Records from a data collection

▼

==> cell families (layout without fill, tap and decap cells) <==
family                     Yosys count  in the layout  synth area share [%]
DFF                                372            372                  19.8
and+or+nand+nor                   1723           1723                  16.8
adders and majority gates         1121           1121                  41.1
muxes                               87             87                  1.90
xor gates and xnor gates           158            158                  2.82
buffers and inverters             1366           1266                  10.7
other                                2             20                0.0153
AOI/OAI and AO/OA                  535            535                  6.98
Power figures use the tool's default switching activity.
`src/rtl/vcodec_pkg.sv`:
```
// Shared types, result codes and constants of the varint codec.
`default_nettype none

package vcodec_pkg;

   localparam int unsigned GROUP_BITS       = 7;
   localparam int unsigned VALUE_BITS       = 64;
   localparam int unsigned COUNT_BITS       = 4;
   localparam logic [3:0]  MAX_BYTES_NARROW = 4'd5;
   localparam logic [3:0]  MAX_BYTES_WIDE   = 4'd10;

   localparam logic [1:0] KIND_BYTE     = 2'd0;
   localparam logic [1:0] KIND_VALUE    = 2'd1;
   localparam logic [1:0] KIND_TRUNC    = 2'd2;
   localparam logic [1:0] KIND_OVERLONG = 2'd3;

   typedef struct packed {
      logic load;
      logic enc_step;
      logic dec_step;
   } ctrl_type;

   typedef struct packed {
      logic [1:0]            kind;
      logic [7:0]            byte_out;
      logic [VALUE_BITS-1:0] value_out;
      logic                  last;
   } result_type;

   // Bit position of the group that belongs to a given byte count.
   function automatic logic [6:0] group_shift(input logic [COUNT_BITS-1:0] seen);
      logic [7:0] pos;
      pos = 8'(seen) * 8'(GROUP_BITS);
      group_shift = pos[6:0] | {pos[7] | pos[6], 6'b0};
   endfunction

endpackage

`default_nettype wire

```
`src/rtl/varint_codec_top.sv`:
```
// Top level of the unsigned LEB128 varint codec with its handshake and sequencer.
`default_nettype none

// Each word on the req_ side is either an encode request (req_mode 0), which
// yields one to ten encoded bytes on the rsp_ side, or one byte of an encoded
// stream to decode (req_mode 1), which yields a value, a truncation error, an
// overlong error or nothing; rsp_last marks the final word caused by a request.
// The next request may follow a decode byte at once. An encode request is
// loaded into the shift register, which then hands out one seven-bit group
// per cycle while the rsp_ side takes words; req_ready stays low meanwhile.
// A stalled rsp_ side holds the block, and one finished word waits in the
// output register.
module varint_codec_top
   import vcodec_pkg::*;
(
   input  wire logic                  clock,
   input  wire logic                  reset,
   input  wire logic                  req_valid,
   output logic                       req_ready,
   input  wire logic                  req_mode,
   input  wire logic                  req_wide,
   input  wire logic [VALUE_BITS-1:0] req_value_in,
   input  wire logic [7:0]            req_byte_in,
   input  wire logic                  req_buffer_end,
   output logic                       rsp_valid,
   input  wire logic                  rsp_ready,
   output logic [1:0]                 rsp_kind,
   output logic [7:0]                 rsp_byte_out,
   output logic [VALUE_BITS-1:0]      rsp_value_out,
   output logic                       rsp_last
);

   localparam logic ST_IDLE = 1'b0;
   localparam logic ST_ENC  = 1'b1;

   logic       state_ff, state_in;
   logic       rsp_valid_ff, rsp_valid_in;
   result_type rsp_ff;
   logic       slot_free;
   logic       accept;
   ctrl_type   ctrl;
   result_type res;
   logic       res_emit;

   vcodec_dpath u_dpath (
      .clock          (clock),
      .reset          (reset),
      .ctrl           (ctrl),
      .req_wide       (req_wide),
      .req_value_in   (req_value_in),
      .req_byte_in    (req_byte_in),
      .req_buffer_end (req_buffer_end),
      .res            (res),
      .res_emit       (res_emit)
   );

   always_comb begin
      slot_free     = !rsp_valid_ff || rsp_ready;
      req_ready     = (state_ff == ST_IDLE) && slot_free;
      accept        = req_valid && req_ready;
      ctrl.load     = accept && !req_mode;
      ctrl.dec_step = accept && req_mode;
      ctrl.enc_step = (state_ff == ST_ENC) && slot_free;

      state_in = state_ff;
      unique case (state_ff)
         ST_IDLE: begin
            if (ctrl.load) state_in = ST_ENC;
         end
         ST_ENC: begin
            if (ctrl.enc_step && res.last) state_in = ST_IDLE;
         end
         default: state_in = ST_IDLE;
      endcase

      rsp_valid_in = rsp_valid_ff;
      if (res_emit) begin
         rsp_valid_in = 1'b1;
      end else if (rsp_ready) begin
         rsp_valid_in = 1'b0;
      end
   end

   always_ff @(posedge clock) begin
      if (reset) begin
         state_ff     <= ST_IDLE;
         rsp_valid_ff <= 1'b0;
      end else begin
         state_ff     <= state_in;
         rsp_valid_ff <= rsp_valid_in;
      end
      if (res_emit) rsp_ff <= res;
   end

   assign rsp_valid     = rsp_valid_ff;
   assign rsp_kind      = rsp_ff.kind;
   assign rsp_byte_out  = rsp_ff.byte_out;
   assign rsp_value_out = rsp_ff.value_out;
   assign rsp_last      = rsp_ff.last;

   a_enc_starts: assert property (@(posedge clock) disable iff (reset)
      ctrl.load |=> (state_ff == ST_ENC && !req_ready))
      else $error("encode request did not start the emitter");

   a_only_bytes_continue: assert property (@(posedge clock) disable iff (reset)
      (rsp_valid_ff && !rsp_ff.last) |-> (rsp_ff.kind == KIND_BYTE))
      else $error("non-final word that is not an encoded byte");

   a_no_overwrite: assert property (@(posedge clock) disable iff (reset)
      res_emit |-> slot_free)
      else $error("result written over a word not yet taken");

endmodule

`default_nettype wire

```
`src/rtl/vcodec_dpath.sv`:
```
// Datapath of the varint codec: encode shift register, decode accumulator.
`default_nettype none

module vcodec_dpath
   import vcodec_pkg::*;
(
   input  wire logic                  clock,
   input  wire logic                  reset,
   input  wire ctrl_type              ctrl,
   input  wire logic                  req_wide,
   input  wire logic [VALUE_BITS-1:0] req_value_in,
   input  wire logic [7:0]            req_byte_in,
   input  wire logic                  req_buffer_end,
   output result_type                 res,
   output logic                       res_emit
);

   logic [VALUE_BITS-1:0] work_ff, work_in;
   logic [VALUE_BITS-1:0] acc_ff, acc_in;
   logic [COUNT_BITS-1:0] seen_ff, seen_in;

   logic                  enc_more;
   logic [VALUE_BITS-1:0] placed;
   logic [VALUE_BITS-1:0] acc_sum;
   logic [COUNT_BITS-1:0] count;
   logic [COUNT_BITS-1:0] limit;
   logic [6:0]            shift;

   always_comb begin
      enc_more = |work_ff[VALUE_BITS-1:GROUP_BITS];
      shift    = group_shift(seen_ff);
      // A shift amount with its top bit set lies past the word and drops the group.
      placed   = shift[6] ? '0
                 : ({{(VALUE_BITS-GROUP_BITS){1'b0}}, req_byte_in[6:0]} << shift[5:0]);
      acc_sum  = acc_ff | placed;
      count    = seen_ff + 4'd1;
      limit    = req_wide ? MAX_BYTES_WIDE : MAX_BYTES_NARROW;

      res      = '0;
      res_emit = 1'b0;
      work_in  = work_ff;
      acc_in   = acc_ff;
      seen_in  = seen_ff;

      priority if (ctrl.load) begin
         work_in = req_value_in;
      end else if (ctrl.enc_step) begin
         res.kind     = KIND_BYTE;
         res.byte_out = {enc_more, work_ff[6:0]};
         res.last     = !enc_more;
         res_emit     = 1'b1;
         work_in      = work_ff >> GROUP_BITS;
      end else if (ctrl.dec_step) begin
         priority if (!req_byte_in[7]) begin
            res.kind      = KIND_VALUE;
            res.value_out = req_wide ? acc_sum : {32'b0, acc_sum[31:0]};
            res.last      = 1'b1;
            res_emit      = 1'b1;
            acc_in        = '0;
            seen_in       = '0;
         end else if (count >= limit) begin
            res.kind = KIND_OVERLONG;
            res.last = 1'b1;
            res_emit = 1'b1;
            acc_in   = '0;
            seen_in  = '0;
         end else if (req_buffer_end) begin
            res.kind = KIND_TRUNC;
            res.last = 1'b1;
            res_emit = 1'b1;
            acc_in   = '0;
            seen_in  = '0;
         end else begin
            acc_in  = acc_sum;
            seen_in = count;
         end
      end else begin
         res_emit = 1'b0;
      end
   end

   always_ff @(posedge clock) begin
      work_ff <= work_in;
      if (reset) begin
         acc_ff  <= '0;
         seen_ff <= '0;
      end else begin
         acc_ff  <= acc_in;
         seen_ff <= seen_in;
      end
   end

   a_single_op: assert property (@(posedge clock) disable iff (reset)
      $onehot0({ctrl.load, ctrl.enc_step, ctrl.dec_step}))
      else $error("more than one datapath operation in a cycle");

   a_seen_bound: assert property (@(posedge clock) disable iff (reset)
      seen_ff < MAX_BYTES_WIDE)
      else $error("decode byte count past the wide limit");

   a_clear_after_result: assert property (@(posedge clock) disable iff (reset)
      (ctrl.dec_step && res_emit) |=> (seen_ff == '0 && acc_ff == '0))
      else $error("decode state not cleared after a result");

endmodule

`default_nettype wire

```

▲

> **WORK ITEM**
When a line in the records above contains the word "property", copy it.

> **THE COMPLETED TASK**
   a_enc_starts: assert property (@(posedge clock) disable iff (reset)
   a_only_bytes_continue: assert property (@(posedge clock) disable iff (reset)
   a_no_overwrite: assert property (@(posedge clock) disable iff (reset)
   a_single_op: assert property (@(posedge clock) disable iff (reset)
   a_seen_bound: assert property (@(posedge clock) disable iff (reset)
   a_clear_after_result: assert property (@(posedge clock) disable iff (reset)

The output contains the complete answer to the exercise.